▶ YOUR OBJECTIVE
Pick out the lines in the listing below that contain the word "design" and copy them.

********************

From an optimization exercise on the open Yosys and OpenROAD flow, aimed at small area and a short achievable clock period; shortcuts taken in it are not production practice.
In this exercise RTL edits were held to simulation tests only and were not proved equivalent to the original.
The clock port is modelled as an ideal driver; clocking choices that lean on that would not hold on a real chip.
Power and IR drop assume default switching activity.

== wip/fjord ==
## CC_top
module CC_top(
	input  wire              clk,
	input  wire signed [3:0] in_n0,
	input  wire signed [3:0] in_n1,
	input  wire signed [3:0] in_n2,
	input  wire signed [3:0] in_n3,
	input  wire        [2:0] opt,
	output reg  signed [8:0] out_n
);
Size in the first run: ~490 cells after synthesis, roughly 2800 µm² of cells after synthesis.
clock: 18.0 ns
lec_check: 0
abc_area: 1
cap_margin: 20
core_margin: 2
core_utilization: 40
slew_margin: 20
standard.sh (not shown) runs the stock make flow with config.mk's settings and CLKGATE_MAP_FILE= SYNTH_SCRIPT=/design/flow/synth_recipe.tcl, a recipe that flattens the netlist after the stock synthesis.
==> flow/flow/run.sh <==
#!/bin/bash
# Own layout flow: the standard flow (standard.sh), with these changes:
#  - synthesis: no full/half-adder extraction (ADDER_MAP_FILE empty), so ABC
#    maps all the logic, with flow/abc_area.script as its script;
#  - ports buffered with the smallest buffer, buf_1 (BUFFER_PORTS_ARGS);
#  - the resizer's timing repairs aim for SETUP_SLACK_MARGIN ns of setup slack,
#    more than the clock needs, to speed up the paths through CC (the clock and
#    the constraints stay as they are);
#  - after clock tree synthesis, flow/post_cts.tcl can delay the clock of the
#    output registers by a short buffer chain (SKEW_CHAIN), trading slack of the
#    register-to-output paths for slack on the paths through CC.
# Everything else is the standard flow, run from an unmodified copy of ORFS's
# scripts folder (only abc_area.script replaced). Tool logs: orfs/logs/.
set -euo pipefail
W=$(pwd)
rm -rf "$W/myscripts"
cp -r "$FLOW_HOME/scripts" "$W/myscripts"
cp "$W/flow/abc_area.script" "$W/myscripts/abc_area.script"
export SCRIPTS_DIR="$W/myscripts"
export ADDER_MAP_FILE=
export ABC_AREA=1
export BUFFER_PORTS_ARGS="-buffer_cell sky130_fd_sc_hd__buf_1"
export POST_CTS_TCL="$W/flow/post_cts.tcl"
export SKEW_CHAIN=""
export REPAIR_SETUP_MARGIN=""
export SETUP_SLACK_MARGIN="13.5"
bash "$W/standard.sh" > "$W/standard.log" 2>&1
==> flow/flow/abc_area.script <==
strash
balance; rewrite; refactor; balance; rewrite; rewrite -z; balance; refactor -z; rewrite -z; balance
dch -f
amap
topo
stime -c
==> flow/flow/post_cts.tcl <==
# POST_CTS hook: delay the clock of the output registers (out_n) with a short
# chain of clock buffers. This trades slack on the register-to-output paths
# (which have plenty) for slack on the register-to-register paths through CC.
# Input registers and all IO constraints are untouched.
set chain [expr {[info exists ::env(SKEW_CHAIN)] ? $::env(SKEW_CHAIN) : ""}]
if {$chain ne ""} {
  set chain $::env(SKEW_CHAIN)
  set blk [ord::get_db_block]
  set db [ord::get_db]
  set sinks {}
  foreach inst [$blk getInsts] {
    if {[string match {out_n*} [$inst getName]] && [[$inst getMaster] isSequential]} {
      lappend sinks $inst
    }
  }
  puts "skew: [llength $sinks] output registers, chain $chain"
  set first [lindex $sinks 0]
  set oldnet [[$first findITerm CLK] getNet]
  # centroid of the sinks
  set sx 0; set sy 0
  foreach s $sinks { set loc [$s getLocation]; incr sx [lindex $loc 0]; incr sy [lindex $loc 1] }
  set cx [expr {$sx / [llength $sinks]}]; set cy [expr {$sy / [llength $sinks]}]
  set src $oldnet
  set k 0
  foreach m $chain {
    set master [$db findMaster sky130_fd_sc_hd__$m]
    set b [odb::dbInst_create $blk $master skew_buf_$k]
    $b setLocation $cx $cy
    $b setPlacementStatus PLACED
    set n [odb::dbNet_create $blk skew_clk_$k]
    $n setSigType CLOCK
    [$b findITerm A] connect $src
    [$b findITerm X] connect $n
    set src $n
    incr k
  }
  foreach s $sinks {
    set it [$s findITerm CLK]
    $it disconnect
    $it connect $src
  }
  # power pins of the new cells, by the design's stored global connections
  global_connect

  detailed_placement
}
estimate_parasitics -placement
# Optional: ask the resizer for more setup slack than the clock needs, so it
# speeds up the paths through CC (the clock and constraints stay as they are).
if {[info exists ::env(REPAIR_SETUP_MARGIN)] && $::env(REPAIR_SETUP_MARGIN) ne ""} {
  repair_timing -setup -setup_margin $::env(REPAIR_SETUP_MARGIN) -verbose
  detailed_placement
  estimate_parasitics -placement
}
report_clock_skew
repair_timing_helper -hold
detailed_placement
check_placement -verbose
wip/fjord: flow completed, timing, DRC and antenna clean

********************

▶ SOLUTION TO THE EXERCISE
standard.sh (not shown) runs the stock make flow with config.mk's settings and CLKGATE_MAP_FILE= SYNTH_SCRIPT=/design/flow/synth_recipe.tcl, a recipe that flattens the netlist after the stock synthesis.
  # power pins of the new cells, by the design's stored global connections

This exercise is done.